We’ll run this app in a separate terminal by executing the following command.

1
python run_app.py

After waiting for a while to let the Superset images build, we can go ahead and bring up its containers.

1
TAG=4.1.1 docker compose -f docker-compose-non-dev.yml up -d

After opening the Superset UI, we’ll begin by creating a dashboard. We’ll add a chart to the dasboard which is backed by the daily_orders_by_users view which we created earlier. We’ll add an area chart where we have date on the x-axis and the count on the y-axis with the ID of the user being the dimension. The screenshot below shows what it looks like.

The chart looks cluttered because it is displaying the data of every user. When we embed this chart, we’ll rely on row-level security to display the chart that only belongs to a particular user. Similarly, we’ll add a table backed by the frequent_cafes view and display it in the dashboard. Remember that the filtering is applied to the dataset backing the chart. This means that we can create the table and exclude the user_id column from display.

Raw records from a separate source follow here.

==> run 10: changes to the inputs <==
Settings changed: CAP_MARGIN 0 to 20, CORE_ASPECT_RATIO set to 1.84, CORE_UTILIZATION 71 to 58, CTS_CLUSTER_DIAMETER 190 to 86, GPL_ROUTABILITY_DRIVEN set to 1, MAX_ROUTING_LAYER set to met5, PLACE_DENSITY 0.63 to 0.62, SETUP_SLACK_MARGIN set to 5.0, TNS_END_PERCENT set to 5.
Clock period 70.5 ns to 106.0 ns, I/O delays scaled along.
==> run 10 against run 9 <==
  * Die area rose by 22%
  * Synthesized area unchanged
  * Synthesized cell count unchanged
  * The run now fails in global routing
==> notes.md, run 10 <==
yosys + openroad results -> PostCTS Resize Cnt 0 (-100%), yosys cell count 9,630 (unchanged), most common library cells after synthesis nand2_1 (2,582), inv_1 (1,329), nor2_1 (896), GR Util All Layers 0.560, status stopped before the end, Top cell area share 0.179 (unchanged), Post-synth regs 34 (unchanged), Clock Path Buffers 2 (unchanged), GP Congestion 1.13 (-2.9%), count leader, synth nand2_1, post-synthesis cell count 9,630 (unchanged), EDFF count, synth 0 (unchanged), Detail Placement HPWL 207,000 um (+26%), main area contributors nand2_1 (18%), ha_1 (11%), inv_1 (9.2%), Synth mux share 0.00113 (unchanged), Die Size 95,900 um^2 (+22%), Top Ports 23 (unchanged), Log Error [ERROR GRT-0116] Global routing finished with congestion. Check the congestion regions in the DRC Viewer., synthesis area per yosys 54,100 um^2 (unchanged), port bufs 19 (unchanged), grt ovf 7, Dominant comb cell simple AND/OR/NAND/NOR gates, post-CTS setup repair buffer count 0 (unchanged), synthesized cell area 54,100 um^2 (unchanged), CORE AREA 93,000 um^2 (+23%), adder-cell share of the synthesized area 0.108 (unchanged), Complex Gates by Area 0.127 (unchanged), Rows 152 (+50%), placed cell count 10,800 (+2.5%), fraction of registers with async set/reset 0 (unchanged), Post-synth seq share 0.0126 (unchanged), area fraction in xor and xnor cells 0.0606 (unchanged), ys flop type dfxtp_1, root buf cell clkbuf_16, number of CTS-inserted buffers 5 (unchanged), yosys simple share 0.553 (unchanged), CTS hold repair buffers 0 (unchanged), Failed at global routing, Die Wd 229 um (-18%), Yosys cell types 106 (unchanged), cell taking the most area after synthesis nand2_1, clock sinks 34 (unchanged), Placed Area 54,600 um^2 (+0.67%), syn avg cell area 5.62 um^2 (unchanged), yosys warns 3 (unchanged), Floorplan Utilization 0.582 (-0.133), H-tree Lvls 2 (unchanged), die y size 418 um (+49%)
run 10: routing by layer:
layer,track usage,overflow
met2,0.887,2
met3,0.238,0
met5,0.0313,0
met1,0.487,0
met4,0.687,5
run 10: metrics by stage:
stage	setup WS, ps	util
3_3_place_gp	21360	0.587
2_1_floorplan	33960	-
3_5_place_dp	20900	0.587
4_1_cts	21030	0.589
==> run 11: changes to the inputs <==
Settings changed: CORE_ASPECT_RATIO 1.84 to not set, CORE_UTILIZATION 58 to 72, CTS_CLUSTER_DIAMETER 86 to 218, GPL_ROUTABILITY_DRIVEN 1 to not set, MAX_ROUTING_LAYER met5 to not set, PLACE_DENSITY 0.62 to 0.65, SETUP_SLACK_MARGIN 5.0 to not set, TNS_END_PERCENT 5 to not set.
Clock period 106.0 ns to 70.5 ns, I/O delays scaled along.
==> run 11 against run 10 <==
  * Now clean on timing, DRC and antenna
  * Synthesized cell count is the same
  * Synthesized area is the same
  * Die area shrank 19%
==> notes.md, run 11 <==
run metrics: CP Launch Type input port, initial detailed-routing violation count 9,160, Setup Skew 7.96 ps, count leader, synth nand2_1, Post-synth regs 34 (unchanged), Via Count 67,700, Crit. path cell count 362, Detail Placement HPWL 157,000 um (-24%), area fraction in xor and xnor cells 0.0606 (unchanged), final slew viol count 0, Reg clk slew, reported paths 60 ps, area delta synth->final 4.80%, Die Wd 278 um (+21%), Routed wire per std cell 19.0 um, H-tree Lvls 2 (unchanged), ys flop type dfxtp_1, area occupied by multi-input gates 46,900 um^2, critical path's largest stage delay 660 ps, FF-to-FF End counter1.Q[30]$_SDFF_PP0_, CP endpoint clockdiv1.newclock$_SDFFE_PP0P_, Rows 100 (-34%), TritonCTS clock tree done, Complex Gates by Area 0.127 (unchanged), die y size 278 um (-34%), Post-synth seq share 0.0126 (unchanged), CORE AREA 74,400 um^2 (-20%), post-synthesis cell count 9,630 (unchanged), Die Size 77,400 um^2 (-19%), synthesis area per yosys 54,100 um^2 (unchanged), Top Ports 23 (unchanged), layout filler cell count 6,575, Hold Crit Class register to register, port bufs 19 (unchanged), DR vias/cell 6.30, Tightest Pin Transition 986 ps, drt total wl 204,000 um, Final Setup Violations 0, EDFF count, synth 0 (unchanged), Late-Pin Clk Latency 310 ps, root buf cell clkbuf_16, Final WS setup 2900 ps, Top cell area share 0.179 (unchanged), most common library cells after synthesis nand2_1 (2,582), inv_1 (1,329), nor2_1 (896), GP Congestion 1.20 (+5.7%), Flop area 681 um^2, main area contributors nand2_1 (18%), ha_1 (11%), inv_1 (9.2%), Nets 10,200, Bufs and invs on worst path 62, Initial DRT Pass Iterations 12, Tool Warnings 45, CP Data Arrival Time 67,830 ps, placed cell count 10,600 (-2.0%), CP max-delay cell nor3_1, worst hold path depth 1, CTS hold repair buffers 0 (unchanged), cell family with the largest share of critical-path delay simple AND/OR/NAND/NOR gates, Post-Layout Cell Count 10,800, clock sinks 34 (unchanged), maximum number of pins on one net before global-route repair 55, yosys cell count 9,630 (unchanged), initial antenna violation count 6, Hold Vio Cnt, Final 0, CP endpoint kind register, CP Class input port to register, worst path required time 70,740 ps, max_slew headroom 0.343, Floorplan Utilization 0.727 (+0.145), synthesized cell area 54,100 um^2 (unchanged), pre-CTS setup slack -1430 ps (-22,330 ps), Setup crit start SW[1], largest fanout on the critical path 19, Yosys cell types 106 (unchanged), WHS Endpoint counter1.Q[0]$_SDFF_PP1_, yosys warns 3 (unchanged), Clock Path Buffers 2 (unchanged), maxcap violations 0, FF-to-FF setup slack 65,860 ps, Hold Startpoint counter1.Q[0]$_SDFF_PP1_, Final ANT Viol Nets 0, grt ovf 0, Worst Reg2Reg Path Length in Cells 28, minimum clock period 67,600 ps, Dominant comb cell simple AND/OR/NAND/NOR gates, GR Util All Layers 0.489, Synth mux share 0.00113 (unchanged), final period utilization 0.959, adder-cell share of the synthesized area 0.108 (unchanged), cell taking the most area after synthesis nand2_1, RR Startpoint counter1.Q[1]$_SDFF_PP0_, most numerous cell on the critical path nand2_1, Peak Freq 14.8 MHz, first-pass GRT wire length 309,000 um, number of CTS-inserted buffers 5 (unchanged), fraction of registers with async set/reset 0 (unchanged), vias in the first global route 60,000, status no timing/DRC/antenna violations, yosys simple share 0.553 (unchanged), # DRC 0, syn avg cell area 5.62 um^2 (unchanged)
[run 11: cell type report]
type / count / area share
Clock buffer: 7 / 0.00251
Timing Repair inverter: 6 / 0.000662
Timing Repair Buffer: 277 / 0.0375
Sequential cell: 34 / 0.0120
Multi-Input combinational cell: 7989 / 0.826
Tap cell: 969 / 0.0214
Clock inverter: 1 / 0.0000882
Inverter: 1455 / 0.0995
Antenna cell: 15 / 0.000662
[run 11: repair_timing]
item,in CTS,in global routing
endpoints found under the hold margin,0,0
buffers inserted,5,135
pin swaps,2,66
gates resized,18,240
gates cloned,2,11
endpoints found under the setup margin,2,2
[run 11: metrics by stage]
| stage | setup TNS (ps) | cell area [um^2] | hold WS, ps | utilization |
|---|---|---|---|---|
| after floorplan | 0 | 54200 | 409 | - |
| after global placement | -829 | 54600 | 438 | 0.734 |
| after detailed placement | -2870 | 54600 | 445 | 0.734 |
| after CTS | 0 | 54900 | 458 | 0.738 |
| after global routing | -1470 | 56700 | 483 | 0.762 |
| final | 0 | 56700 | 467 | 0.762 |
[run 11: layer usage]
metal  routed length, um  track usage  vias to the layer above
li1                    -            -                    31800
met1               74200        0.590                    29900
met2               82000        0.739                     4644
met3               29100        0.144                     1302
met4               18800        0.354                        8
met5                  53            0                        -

Having added all our charts to the dashboard, we can embed it in the webapp. Begin by saving the dashboard. Then, click on the three dots on the top-right hand and click “Embed dashboard”. You should see a dialog box pop up which allows you to list the domains from which the embedded dashboard can be accessed. We’ll leave this empty to allow embedding from all domains and click “Enable Embedding”. From the next dialog box, we’ll copy the ID of the dashboard and then click the X button on the top-right hand to close it.

We’ll replace the chart_id variable in our web application and then run it. It will start a Flask application that listens on port 5555. We’ll navigate to http://localhost:5555/1 which will display the chart and the table for the user with ID 1. The embedded dashboard will apply the row-level security clause for this user ID and only display their data. The dashboard looks as follows.

That’s it. That’s how to embed a Superset dashboard.